(ENTRIES SHOWN Opens)
$ cat config.mk
export PLATFORM = sky130hd
export DESIGN_NAME = bf16_pcpi_dispatcher
export DESIGN_NICKNAME = d
export VERILOG_FILES = /design/src/rtl/bf16_pcpi_dispatcher.sv
export SDC_FILE = /design/constraint.sdc
export NUM_CORES = 1
export LEC_CHECK = 0
export ABC_AREA = 1
export CAP_MARGIN = 20
export CORE_UTILIZATION = 40
export DETAILED_ROUTE_END_ITERATION = 7
export PLACE_DENSITY = 0.8
export SYNTH_ARGS = -nofsm -noshare
export SYNTH_HDL_FRONTEND = slang
export SYNTH_SLANG_ARGS = --single-unit
$ cat constraint.sdc
create_clock -name clk -period 1.6 [get_ports clk]
set_input_delay 0.16 -clock clk [delete_from_list [all_inputs] [get_ports clk]]
set_output_delay 0.16 -clock clk [all_outputs]
set_load 0.005 [all_outputs]
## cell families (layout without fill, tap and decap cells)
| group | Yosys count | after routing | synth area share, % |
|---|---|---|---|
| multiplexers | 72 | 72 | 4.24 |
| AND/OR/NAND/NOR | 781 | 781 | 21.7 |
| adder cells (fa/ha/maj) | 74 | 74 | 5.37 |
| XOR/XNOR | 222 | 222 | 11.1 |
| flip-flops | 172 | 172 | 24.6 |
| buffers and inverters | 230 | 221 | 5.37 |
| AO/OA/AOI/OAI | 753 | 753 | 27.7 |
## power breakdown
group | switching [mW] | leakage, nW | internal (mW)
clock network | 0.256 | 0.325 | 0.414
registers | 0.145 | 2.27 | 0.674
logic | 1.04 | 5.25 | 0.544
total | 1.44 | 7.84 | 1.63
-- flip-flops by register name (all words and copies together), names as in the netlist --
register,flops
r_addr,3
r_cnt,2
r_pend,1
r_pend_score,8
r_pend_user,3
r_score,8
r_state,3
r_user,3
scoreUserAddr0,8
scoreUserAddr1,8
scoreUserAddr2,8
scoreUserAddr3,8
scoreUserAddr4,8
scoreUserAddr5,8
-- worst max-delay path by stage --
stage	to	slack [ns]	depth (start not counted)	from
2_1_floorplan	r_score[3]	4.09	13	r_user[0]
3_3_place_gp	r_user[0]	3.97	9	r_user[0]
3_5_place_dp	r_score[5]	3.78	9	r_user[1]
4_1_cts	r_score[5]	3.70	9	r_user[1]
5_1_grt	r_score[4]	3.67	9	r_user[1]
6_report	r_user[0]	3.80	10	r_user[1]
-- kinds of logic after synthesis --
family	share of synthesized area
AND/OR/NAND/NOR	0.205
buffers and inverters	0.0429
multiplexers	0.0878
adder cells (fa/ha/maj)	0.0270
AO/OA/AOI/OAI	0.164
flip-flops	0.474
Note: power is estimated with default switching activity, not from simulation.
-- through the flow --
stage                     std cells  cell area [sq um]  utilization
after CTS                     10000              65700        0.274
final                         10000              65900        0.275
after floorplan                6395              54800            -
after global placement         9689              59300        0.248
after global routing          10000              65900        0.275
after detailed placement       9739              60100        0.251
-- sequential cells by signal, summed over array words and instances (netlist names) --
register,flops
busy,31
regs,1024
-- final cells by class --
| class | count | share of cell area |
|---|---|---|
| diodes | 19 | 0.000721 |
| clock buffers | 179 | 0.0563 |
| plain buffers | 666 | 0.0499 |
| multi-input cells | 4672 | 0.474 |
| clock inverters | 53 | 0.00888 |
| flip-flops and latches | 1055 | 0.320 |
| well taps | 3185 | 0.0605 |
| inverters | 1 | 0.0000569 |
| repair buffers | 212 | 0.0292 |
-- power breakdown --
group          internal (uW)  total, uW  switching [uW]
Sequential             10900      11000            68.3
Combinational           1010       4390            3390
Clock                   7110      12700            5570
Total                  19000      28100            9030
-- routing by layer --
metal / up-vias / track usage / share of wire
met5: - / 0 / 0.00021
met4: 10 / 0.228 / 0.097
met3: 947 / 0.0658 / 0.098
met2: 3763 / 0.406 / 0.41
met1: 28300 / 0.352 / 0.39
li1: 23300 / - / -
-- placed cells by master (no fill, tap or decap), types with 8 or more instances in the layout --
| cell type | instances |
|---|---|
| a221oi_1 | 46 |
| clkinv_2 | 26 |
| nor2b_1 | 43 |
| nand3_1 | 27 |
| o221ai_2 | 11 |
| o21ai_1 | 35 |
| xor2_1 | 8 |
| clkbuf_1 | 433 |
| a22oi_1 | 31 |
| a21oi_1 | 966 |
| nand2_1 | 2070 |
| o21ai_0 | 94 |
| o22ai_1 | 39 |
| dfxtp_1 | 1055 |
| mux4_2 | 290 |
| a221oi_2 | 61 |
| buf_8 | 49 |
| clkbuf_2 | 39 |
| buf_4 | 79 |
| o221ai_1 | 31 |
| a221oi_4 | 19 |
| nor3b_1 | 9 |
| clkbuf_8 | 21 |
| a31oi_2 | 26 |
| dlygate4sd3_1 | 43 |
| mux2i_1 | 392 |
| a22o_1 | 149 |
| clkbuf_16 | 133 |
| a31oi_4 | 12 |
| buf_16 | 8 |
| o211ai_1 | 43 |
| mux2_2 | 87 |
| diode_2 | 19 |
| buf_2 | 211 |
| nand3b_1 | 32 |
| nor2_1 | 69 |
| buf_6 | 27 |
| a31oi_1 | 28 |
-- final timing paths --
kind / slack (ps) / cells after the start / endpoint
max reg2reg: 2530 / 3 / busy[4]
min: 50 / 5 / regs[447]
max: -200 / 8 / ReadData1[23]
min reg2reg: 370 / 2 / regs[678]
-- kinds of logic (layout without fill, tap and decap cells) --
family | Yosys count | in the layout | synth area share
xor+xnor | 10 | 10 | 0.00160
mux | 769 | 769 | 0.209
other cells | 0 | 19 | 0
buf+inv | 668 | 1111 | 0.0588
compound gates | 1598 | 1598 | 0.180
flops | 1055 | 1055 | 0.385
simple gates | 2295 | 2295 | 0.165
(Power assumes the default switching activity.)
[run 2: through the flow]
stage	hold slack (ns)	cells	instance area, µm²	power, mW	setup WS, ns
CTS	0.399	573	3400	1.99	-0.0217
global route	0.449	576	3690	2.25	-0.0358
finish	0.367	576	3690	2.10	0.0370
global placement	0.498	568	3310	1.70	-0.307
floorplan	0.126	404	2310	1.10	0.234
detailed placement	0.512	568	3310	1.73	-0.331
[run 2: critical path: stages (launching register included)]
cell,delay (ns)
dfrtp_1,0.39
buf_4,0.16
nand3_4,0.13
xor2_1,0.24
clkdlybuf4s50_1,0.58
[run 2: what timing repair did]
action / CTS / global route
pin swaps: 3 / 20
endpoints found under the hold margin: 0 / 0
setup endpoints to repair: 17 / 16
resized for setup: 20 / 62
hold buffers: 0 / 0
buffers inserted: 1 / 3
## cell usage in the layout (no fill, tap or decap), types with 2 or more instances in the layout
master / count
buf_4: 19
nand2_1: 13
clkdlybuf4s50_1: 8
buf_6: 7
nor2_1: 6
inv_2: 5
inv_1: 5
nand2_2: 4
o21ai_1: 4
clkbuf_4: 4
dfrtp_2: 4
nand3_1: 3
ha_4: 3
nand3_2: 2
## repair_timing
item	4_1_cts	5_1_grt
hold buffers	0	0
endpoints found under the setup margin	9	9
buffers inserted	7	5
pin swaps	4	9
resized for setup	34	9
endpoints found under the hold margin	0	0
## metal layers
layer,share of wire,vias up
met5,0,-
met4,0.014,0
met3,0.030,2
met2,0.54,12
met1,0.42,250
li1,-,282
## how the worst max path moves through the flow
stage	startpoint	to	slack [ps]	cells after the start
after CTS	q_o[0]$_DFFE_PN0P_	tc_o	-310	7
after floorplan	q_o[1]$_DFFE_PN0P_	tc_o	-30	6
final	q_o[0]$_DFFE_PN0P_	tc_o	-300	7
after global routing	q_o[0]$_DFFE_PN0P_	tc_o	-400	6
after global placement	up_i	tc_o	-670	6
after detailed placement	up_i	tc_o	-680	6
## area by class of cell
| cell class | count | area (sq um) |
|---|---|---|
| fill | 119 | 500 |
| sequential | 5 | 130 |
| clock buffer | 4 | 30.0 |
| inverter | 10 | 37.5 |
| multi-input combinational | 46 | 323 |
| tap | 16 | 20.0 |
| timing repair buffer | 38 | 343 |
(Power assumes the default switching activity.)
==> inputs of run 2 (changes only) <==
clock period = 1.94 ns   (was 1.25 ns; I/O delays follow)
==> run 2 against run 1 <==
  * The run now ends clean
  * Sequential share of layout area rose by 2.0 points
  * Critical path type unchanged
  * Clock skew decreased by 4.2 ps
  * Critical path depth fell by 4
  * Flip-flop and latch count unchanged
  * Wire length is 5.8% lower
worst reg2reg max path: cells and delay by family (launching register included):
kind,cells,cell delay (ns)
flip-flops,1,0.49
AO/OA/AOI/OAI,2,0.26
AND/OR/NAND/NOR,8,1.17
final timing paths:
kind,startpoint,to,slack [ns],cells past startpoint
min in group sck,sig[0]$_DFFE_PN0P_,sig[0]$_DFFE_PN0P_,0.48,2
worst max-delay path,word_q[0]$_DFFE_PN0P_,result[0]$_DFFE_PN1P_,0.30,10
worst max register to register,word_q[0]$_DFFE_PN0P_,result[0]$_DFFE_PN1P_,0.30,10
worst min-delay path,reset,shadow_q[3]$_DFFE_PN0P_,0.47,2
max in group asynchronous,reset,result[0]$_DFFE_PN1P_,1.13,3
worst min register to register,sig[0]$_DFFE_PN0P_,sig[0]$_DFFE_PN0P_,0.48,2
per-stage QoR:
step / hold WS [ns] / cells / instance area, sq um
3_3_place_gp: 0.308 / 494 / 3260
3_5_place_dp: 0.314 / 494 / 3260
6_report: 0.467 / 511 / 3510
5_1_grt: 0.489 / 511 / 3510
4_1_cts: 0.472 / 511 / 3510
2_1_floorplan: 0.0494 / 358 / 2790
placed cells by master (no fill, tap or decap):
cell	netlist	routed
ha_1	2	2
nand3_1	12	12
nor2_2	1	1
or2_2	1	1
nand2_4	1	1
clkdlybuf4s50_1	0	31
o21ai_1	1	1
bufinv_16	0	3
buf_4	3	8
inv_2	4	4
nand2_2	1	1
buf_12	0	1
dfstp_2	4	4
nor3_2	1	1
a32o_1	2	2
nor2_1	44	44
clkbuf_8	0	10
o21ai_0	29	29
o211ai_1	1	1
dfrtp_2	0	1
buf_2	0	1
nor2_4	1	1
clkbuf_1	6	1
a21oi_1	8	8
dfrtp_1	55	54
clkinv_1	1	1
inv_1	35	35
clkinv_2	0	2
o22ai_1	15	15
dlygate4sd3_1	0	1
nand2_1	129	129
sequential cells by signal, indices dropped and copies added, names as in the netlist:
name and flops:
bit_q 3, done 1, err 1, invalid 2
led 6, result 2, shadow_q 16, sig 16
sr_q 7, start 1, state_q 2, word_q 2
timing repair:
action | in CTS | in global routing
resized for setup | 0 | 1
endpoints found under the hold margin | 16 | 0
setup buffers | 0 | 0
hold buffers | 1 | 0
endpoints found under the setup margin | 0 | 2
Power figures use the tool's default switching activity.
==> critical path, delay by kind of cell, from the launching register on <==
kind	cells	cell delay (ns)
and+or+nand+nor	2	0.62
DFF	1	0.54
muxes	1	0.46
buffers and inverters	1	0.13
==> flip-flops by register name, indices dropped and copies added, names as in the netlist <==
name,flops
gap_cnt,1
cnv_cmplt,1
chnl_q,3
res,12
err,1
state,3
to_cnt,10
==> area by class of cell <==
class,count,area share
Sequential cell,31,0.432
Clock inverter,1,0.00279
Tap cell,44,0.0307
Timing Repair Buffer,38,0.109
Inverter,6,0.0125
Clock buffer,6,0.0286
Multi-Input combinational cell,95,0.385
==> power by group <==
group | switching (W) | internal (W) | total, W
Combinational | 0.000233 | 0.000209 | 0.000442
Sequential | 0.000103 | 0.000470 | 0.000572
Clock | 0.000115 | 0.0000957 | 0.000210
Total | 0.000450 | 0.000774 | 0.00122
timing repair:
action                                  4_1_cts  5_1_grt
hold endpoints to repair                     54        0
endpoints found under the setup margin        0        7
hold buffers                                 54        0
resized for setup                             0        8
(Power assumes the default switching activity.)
### config.mk
export PLATFORM = sky130hd
export DESIGN_NAME = fetch_stage_flat
export DESIGN_NICKNAME = d
export VERILOG_FILES = /design/src/rtl/fetch_stage_if.sv /design/src/rtl/fetch_stage.sv /design/src/flat_wrapper.sv
export SDC_FILE = /design/constraint.sdc
export NUM_CORES = 1
export LEC_CHECK = 0
export BUFFER_PORTS_ARGS = -buffer_cell sky130_fd_sc_hd__buf_2
export CAP_MARGIN = 30
export CORE_AREA = 2 2 117 119
export DETAILED_ROUTE_END_ITERATION = 12
export DIE_AREA = 0 0 119 121
export PLACE_DENSITY = 0.71
export SKIP_LAST_GASP = 1
export SYNTH_ARGS = -nofsm -noshare
export SYNTH_HDL_FRONTEND = slang
export SYNTH_SLANG_ARGS = --single-unit
### constraint.sdc
create_clock -name clk -period 7.9 [get_ports clk]
set_clock_uncertainty 0.2 [all_clocks]
set_input_delay 0.395 -clock clk [delete_from_list [all_inputs] [get_ports clk]]
set_output_delay 0.395 -clock clk [all_outputs]
set_load 0.005 [all_outputs]
### src/rtl/fetch_stage_if.sv
// Bundle between the fetch stage, instruction memory and hazard/decode.
// Optional perf counters appear with FETCH_PERF_CNT_EN.
interface fetch_stage_if;
  logic        pc_write_enable;
  logic        if_id_write;
  logic        flush_pipeline;
  logic        pc_sel;
  logic [31:0] alu_target;
  logic [31:0] imem_addr;
  logic [31:0] imem_rdata;
  logic [31:0] if_id_pc;
  logic [31:0] if_id_pc4;
  logic [31:0] if_id_instr;
  logic        if_id_valid;
`ifdef FETCH_PERF_CNT_EN
  logic [31:0] stall_cycles;
  logic [31:0] flush_cycles;
  logic [31:0] fetch_count;
`endif

  modport master (
    input  pc_write_enable,
    input  if_id_write,
    input  flush_pipeline,
    input  pc_sel,
    input  alu_target,
    input  imem_rdata,
    output imem_addr,
    output if_id_pc,
    output if_id_pc4,
    output if_id_instr,
`ifdef FETCH_PERF_CNT_EN
    output stall_cycles,
    output flush_cycles,
    output fetch_count,
`endif
    output if_id_valid
  );

  modport slave (
    output pc_write_enable,
    output if_id_write,
    output flush_pipeline,
    output pc_sel,
    output alu_target,
    output imem_rdata,
    input  imem_addr,
    input  if_id_pc,
    input  if_id_pc4,
    input  if_id_instr,
`ifdef FETCH_PERF_CNT_EN
    input  stall_cycles,
    input  flush_cycles,
    input  fetch_count,
`endif
    input  if_id_valid
  );
endinterface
(ENTRIES SHOWN Closes)
* _PROBLEM DETAILS_:
Counting every line that holds the string "gates", give the total for the data above and nothing else.

* _TASK RESULT_:
2